Context: an optimization exercise on an open-source flow, tuned for small area, a short achievable clock period and few clock cycles per item. The choices shown serve that exercise and are no tape-out recipe. At most, simulation tests tie the RTL to the original design; equivalence was not proved. Power is estimated from default activity; no workload was simulated.

Setup of run 1:
// fpu_seq
module fpu_seq (
  input  logic        clk,
  input  logic        reset,
  input  logic        Start,
  input  logic [1:0]  FPUOp,
  input  logic [31:0] SrcA,
  input  logic [31:0] SrcB,
  output logic [31:0] Result,
  output logic        Done,
  output logic        Busy,
  output logic [3:0]  FPUFlags
);
  function automatic logic [4:0] lzc25(input logic [24:0] v);
    lzc25 = 5'd0;
    for (int i = 0; i < 25; i++) begin
      if (v[i]) lzc25 = 5'(24 - i);
    end
  endfunction
  logic [7:0]  w_expA, w_expB;
  logic [23:0] w_manA, w_manB;
  logic [24:0] w_mA, w_mB;
  logic        w_zeroA, w_zeroB;
  logic        w_isMul;
  logic        w_special;
  assign w_expA    = SrcA[30:23];
  assign w_expB    = SrcB[30:23];
  assign w_zeroA   = (w_expA == 8'd0);
  assign w_zeroB   = (w_expB == 8'd0);
  assign w_manA    = {!w_zeroA, w_zeroA ? 23'd0 : SrcA[22:0]};
  assign w_manB    = {!w_zeroB, w_zeroB ? 23'd0 : SrcB[22:0]};
  assign w_mA      = {w_manA, 1'b0};
  assign w_mB      = {w_manB, 1'b0};
  assign w_isMul   = (FPUOp == fpu_pkg::OP_FMUL);
  assign w_special = (FPUOp == fpu_pkg::OP_RSVD) ||
                     (w_expA == fpu_pkg::INF_EXP) || (w_expB == fpu_pkg::INF_EXP);
  logic [8:0]  w_dAB, w_dBA;
  logic        w_expLt, w_expGt, w_expEq;
  logic [7:0]  w_diff;
  logic [7:0]  w_addExp;
  logic        w_sub, w_near;
  assign w_dAB    = {1'b0, w_expA} - {1'b0, w_expB};
  assign w_dBA    = {1'b0, w_expB} - {1'b0, w_expA};
  assign w_expLt  = w_dAB[8];
  assign w_expGt  = w_dBA[8];
  assign w_expEq  = (w_expA == w_expB);
  assign w_diff   = w_expLt ? w_dBA[7:0] : w_dAB[7:0];
  assign w_addExp = w_expLt ? w_expB : w_expA;
  assign w_sub    = SrcA[31] ^ SrcB[31];
  assign w_near   = w_sub && (w_diff[7:1] == 7'd0);
  logic [24:0] w_big, w_small, w_aligned;
  logic        w_farSign;
  assign w_big     = w_expLt ? w_mB : w_mA;
  assign w_small   = w_expLt ? w_mA : w_mB;
  assign w_aligned = (w_diff >= 8'd26) ? 25'd0 : (w_small >> w_diff[4:0]);
  assign w_farSign = w_expLt ? SrcB[31] : SrcA[31];
  logic [24:0] w_nA, w_nB, w_nearMag;
  logic [25:0] w_dif1, w_dif2;
  logic        w_nearSign;
  logic        w_nearZero;
  ...
==> flow/config.mk <==
export PLATFORM = sky130hd
export DESIGN_NAME = fpu_seq
export DESIGN_NICKNAME = fpu_seq
export VERILOG_FILES = /design/flow/design.v
export SDC_FILE = /design/flow/constraint.sdc
export NUM_CORES = 4
export LEC_CHECK = 0
export ABC_AREA = 1
export CAP_MARGIN = 20
export CORE_MARGIN = 2
export CORE_UTILIZATION = 40
export SETUP_SLACK_MARGIN = 4.0
export SLEW_MARGIN = 20
==> flow/constraint.sdc <==
create_clock -name core_clock -period 11.0 [get_ports {clk}]
set_input_delay 2.2000 -clock core_clock [delete_from_list [all_inputs] [get_ports {clk}]]
set_output_delay 2.2000 -clock core_clock [all_outputs]
set_load 0.01 [all_outputs]
standard.sh (not shown) runs the stock make flow with config.mk's settings and CLKGATE_MAP_FILE= SYNTH_SCRIPT=/design/flow/synth_recipe.tcl, a recipe that flattens the netlist after the stock synthesis.
==> flow/flow/run.sh <==
#!/bin/bash
# The standard layout (the standard.sh: standard synthesis, then ORFS from
# floorplan to finish) with one change: the input and output port buffers that
# global placement inserts are sky130_fd_sc_hd__buf_4 cells instead of the
# default choice.
set -euo pipefail
bash standard.sh "BUFFER_PORTS_ARGS=-buffer_cell sky130_fd_sc_hd__buf_4" finish > run_make.log 2>&1
Input-level comparison between run 2 and run 1:
--- a/flow/design.v
+++ b/flow/design.v
@@ -1404,46 +1404,40 @@
   assign w_manA    = {!w_zeroA, w_zeroA ? 23'd0 : SrcA[22:0]};
   assign w_manB    = {!w_zeroB, w_zeroB ? 23'd0 : SrcB[22:0]};
   assign w_mA      = {w_manA, 1'b0};
   assign w_mB      = {w_manB, 1'b0};
   assign w_isMul   = (FPUOp == fpu_pkg::OP_FMUL);
   assign w_special = (FPUOp == fpu_pkg::OP_RSVD) ||
                      (w_expA == fpu_pkg::INF_EXP) || (w_expB == fpu_pkg::INF_EXP);
   logic [8:0]  w_dAB, w_dBA;
-  logic        w_expLt, w_expGt, w_expEq;
+  logic        w_expLt, w_expEq;
   logic [7:0]  w_diff;
   logic [7:0]  w_addExp;
   logic        w_sub, w_near;
   assign w_dAB    = {1'b0, w_expA} - {1'b0, w_expB};
   assign w_dBA    = {1'b0, w_expB} - {1'b0, w_expA};
   assign w_expLt  = w_dAB[8];
-  assign w_expGt  = w_dBA[8];
   assign w_expEq  = (w_expA == w_expB);
   assign w_diff   = w_expLt ? w_dBA[7:0] : w_dAB[7:0];
   assign w_addExp = w_expLt ? w_expB : w_expA;
   assign w_sub    = SrcA[31] ^ SrcB[31];
   assign w_near   = w_sub && (w_diff[7:1] == 7'd0);
+  logic        w_swap;
   logic [24:0] w_big, w_small, w_aligned;
-  logic        w_farSign;
-  assign w_big     = w_expLt ? w_mB : w_mA;
-  assign w_small   = w_expLt ? w_mA : w_mB;
+  logic        w_bigSign;
+  assign w_swap    = w_expLt || (w_expEq && (SrcA[22:0] < SrcB[22:0]));
+  assign w_big     = w_swap ? w_mB : w_mA;
+  assign w_small   = w_swap ? w_mA : w_mB;
+  assign w_bigSign = w_swap ? SrcB[31] : SrcA[31];
   assign w_aligned = (w_diff >= 8'd26) ? 25'd0 : (w_small >> w_diff[4:0]);
-  assign w_farSign = w_expLt ? SrcB[31] : SrcA[31];
-  logic [24:0] w_nA, w_nB, w_nearMag;
-  logic [25:0] w_dif1, w_dif2;
-  logic        w_nearSign;
+  logic [24:0] w_nearMag;
   logic        w_nearZero;
   logic [4:0]  w_nearLz;
-  assign w_nA       = w_expLt ? (w_mA >> 1) : w_mA;
-  assign w_nB       = w_expGt ? (w_mB >> 1) : w_mB;
-  assign w_dif1     = {1'b0, w_nA} - {1'b0, w_nB};
-  assign w_dif2     = {1'b0, w_nB} - {1'b0, w_nA};
-  assign w_nearMag  = w_dif1[25] ? w_dif2[24:0] : w_dif1[24:0];
-  assign w_nearSign = w_dif1[25] ? SrcB[31] : SrcA[31];
+  assign w_nearMag  = w_big - (w_expEq ? w_small : (w_small >> 1));
   assign w_nearZero = w_expEq && (w_zeroA || (SrcA[22:0] == SrcB[22:0]));
   assign w_nearLz   = lzc25(w_nearMag);
   logic [47:0] w_row0, w_row1;
   logic [22:0] w_lowG, w_lowP;
   logic [5:0]  w_grpG, w_grpP;
   logic [9:0]  w_mulExp;
   fpu_mul u_mul (
     .i_a    ({1'b1, SrcA[22:0]}),
@@ -1495,26 +1489,26 @@
       r_exp  <= w_mulExp;
       r_zero <= w_zeroA || w_zeroB;
     end else if (w_near) begin
       r_x    <= w_nearMag;
       r_y    <= ~w_aligned;
       r_grpG <= 6'b100000;
       r_grpP <= 5'd0;
       r_near <= 1'b1;
-      r_sign <= w_nearSign;
+      r_sign <= w_bigSign;
       r_exp  <= {2'b0, w_addExp};
       r_zero <= w_nearZero;
     end else begin
       r_x    <= w_big;
       r_y    <= w_sub ? ~w_aligned : w_aligned;
       r_grpG <= {w_sub, 5'd0};
       r_grpP <= 5'd0;
       r_near <= 1'b0;
-      r_sign <= w_farSign;
+      r_sign <= w_bigSign;
       r_exp  <= {2'b0, w_addExp};
       r_zero <= w_zeroA && w_zeroB;
     end
   end
   logic        w_cin;
   logic [26:0] w_sumC;
   logic [25:0] w_sum;
   logic        w_selR, w_sel0, w_selL;
Results
- In the metrics for run 1 and run 2, the one carrying the lower setup slack is run 1.
- Count of standard-cell rows shrinks by a few percent when moving from run 1 to run 2.
- Adder and majority cell fraction of the synthesized area delta for run 2 relative to run 1: 1.2 points higher
- Total power of run 2 falls short of that of run 1 by a few percent.
- Run 2 vs run 1, final critical path time including I/O delays and setup went down by 0.011 ns.
- Number of instances in the synthesized netlist | run 2 below run 1
- Floorplan die area on run 2 is down relative to run 1.
Testbench counts of run 2, summed over its fixed seeds: cycles 3,200, ops 3,200.
Only the layout flow was run in run 1; the RTL was not checked for function there.


== run B ==
Another version of the RTL of fpu_seq (not shown whole).
Size: about 3600 cells after synthesis, about 78 flip-flops, about 0.024 sq mm of cells after synthesis.
==> flow/config.mk <==
export PLATFORM = sky130hd
export DESIGN_NAME = fpu_seq
export DESIGN_NICKNAME = fpu_seq
export VERILOG_FILES = /design/flow/design.v
export SDC_FILE = /design/flow/constraint.sdc
export NUM_CORES = 4
export LEC_CHECK = 0
export ABC_AREA = 1
export CAP_MARGIN = 20
export CORE_MARGIN = 2
export CORE_UTILIZATION = 40
export SETUP_SLACK_MARGIN = 4.0
export SLEW_MARGIN = 20
==> flow/constraint.sdc <==
create_clock -name core_clock -period 11.0 [get_ports {clk}]
set_input_delay 2.2000 -clock core_clock [delete_from_list [all_inputs] [get_ports {clk}]]
set_output_delay 2.2000 -clock core_clock [all_outputs]
set_load 0.01 [all_outputs]
Scripts as last shown in full above: flow/flow/run.sh
What run C does differently from run B at the input level:
--- a/flow/design.v
+++ b/flow/design.v
@@ -1380,38 +1380,22 @@
   input  logic [1:0]  FPUOp,
   input  logic [31:0] SrcA,
   input  logic [31:0] SrcB,
   output logic [31:0] Result,
   output logic        Done,
   output logic        Busy,
   output logic [3:0]  FPUFlags
 );
   function automatic logic [4:0] lzc25(input logic [24:0] v);
-    logic [31:0] nz;
-    logic [4:0]  cnt [0:31];
-    logic [31:0] nzN;
-    logic [4:0]  cntN [0:31];
-    nz = {v, 7'h7F};
-    for (int g = 0; g < 32; g++) cnt[g] = 5'd0;
-    for (int k = 0; k < 5; k++) begin
-      for (int g = 0; g < 32; g++) begin
-        nzN[g]  = 1'b0;
-        cntN[g] = 5'd0;
-      end
-      for (int g = 0; g < (16 >> k); g++) begin
-        nzN[g] = nz[2 * g + 1] | nz[2 * g];
-        if (nz[2 * g + 1]) cntN[g] = cnt[2 * g + 1];
-        else               cntN[g] = cnt[2 * g] | (5'd1 << k);
-      end
-      nz = nzN;
-      for (int g = 0; g < 32; g++) cnt[g] = cntN[g];
+    lzc25 = 5'd0;
+    for (int i = 0; i < 25; i++) begin
+      if (v[i]) lzc25 = 5'(24 - i);
     end
-    lzc25 = cnt[0];
   endfunction
   logic [7:0]  w_expA, w_expB;
   logic [23:0] w_manA, w_manB;
   logic [24:0] w_mA, w_mB;
   logic        w_zeroA, w_zeroB;
   logic        w_isMul;
   logic        w_special;
   assign w_expA    = SrcA[30:23];
   assign w_expB    = SrcB[30:23];
[summary]
Compared run C vs run B, and clock group share of total power is up in run C.
For run B, the topmost layer with routed signal wires was met4, unlike run C, where it was met5.
Total internal power, run B and run C: higher on run B
Routed length on met3 went down by more than 10% going from run B to run C.
Via count for run C is lower than for run B.
Lower fraction of the mapped netlist area in compound gates was reported by run B, not run C.
On setup slack, run B loses to run C.
Summary: power, run C better than run B
In run C relative to run B, overall die area had gone down by a few percent.
Maximum ir drop on the vdd rail, run B and run C: higher on run C
Run C ended with less final period utilization than run B.
Testbench counts of run C, summed over its fixed seeds: cycles 3,200, ops 3,200.
For run B, only the layout was checked, not whether the RTL still works.


Setup of v38:
RTL: one of the versions met above, not the one the previous note started from.
Size in the first run: ~3400 cells after synthesis, ~110 I/O pins.
export LEC_CHECK = 0
export ABC_AREA = 1
export CAP_MARGIN = 20
export CORE_MARGIN = 2
export CORE_UTILIZATION = 40
export SETUP_SLACK_MARGIN = 4.5
export SLEW_MARGIN = 20
create_clock -name core_clock -period 11.0 [get_ports {clk}]
Scripts as last shown in full above: flow/flow/run.sh
Testbench counts of v38, summed over its fixed seeds: cycles 3,200, ops 3,200.
> inputs changed (v38 -> v22)
--- a/flow/design.v
+++ b/flow/design.v
@@ -1433,51 +1433,41 @@
   logic        w_nearZero;
   logic [4:0]  w_nearLz;
   assign w_nearMag  = w_big - (w_expEq ? w_small : (w_small >> 1));
   assign w_nearZero = w_expEq && (w_zeroA || (SrcA[22:0] == SrcB[22:0]));
   assign w_nearLz   = lzc25(w_nearMag);
   logic [47:0] w_row0, w_row1;
   logic [22:0] w_lowG, w_lowP;
-  logic [3:0]  w_grpG, w_grpP;
+  logic [5:0]  w_grpG, w_grpP;
   logic [9:0]  w_mulExp;
   fpu_mul u_mul (
     .i_a    ({1'b1, SrcA[22:0]}),
     .i_b    ({1'b1, SrcB[22:0]}),
     .o_row0 (w_row0),
     .o_row1 (w_row1)
   );
-  function automatic logic [1:0] grpGP(input logic [22:0] g, input logic [22:0] p,
-                                       input int lo, input int hi);
-    logic gg, pp;
-    gg = 1'b0;
-    pp = 1'b1;
-    for (int i = 0; i < 23; i++) begin
-      if (i >= lo && i <= hi) begin
-        gg = g[i] | (p[i] & gg);
-        pp = pp & p[i];
-      end
-    end
-    grpGP = {gg, pp};
-  endfunction
   assign w_lowG = w_row0[22:0] & w_row1[22:0];
   assign w_lowP = w_row0[22:0] | w_row1[22:0];
-  logic [2:0] w_subG, w_subP;
-  assign {w_subG[0], w_subP[0]} = grpGP(w_lowG, w_lowP, 0, 3);
-  assign {w_subG[1], w_subP[1]} = grpGP(w_lowG, w_lowP, 4, 7);
-  assign {w_subG[2], w_subP[2]} = grpGP(w_lowG, w_lowP, 8, 11);
-  assign w_grpG[0] = w_subG[2] | (w_subP[2] & (w_subG[1] | (w_subP[1] & w_subG[0])));
-  assign w_grpP[0] = &w_subP;
-  assign {w_grpG[1], w_grpP[1]} = grpGP(w_lowG, w_lowP, 12, 15);
-  assign {w_grpG[2], w_grpP[2]} = grpGP(w_lowG, w_lowP, 16, 19);
-  assign {w_grpG[3], w_grpP[3]} = grpGP(w_lowG, w_lowP, 20, 22);
+  always_comb begin
+    for (int k = 0; k < 6; k++) begin
+      w_grpG[k] = 1'b0;
+      w_grpP[k] = 1'b1;
+      for (int i = 0; i < 4; i++) begin
+        if (4 * k + i < 23) begin
+          w_grpG[k] = w_lowG[4 * k + i] | (w_lowP[4 * k + i] & w_grpG[k]);
+          w_grpP[k] = w_grpP[k] & w_lowP[4 * k + i];
+        end
+      end
+    end
+  end
   assign w_mulExp = {2'b0, w_expA} + {2'b0, w_expB} - 10'd126;
   logic        r_done;
   logic [24:0] r_x, r_y;
-  logic [3:0]  r_grpG;
-  logic [3:1]  r_grpP;
+  logic [5:0]  r_grpG;
+  logic [5:1]  r_grpP;
   logic        r_noCarry;
   logic        r_near;
   logic        r_sign;
   logic [9:0]  r_exp;
   logic        r_zero;
   logic [4:0]  r_lz;
   logic        r_special;
@@ -1489,46 +1479,46 @@
     r_special <= w_special;
     r_noCarry <= w_isMul || w_sub;
     r_lz      <= w_nearLz;
     if (w_isMul) begin
       r_x    <= w_row0[47:23];
       r_y    <= w_row1[47:23];
       r_grpG <= w_grpG;
-      r_grpP <= w_grpP[3:1];
+      r_grpP <= w_grpP[5:1];
       r_near <= 1'b0;
       r_sign <= w_sub;
       r_exp  <= w_mulExp;
       r_zero <= w_zeroA || w_zeroB;
     end else if (w_near) begin
       r_x    <= w_nearMag;
       r_y    <= ~w_aligned;
-      r_grpG <= 4'b1000;
-      r_grpP <= 3'd0;
+      r_grpG <= 6'b100000;
+      r_grpP <= 5'd0;
       r_near <= 1'b1;
       r_sign <= w_bigSign;
       r_exp  <= {2'b0, w_addExp};
       r_zero <= w_nearZero;
     end else begin
       r_x    <= w_big;
       r_y    <= w_sub ? ~w_aligned : w_aligned;
-      r_grpG <= {w_sub, 3'd0};
-      r_grpP <= 3'd0;
+      r_grpG <= {w_sub, 5'd0};
+      r_grpP <= 5'd0;
       r_near <= 1'b0;
       r_sign <= w_bigSign;
       r_exp  <= {2'b0, w_addExp};
       r_zero <= w_zeroA && w_zeroB;
     end
   end
   logic        w_cin;
   logic [26:0] w_sumC;
   logic [25:0] w_sum;
   logic        w_selR, w_sel0, w_selL;
   logic [9:0]  w_expR, w_exp0, w_expL;
-  assign w_cin  = r_grpG[3] | (r_grpP[3] & (r_grpG[2] | (r_grpP[2] & (r_grpG[1] |
-                  (r_grpP[1] & r_grpG[0])))));
+  assign w_cin  = r_grpG[5] | (r_grpP[5] & (r_grpG[4] | (r_grpP[4] & (r_grpG[3] |
+                  (r_grpP[3] & (r_grpG[2] | (r_grpP[2] & (r_grpG[1] | (r_grpP[1] & r_grpG[0])))))))));
   assign w_sumC = {1'b0, r_x, 1'b1} + {1'b0, r_y, w_cin};
   assign w_sum  = w_sumC[26:1];
   assign w_selR = w_sum[25] && !r_noCarry;
   assign w_sel0 = !w_selR && w_sum[24];
   assign w_selL = !w_selR && !w_sum[24];
   assign w_expR = r_exp + 10'd1;
   assign w_exp0 = r_exp;
## What came out
- Die size: v22 exceeds v38
- Number of hold violations in the final report essentially unchanged between v38 and v22.
- The global-route met3 utilization of v22 is higher than that of v38.
- Compared with v38, in v22 worst hold slack across all endpoints decreased 0.021 ns; sequential cell count increased about 5%; simple-gate share of the synthesized area higher; area share of xor/xnor cells in the synthesized design decreased by 0.32 points relative to the old numbers.
- v22: combinational power 8.1% above v38
- Relative to v38, the non-clock buffer count measured on v22 has increased by more than 10%.
Testbench counts of v22, summed over its fixed seeds: cycles 3,200, ops 3,200.

-- separate check: timing with driven ports --
The flow's constraints put no driver on any port. The routed layouts listed below were extracted and timed again, unchanged, in two steps. Step 1, drivers: a clkbuf_16 drives clk and a buf_2 each remaining input, both assumed. Step 2 moves the port delays by t, midway between the first and last clock arrival at a register: inputs arrive t later, outputs are due t later. That takes back most of the time a late clock gives input paths. a / b / c = ideal / step 1 / step 2; a / b = the first two.
run	t (ns)	setup WS [ns]	hold slack, ns	latest minus earliest clock arrival (ns)	cell pins on the clock port's net
run 1	0.434	4.112 / 4.145 / 3.711	2.057 / 2.027 / 2.461	0.036 / 0.035	1
run 2	0.450	4.122 / 4.162 / 3.712	2.048 / 2.014 / 2.464	0.034 / 0.034	1
run B	0.423	4.097 / 4.117 / 3.694	2.066 / 2.038 / 2.461	0.026 / 0.026	1
run C	0.447	4.185 / 4.213 / 3.766	2.052 / 2.011 / 2.458	0.031 / 0.032	1
v38	0.442	4.569 / 4.530 / 4.128	2.053 / 2.021 / 2.462	0.032 / 0.031	1
v22	0.440	4.521 / 4.492 / 4.052	2.032 / 2.004 / 2.444	0.032 / 0.032	1
After both steps setup and hold are still met in every run listed. For v22, which loses most, drivers alone change the setup slack by -0.029 ns; drivers and shift together by -0.469 ns.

### WHAT YOU ARE ASKED TO DO
Report how many lines above hold "steps", number only.

### ANSWER SECTION
2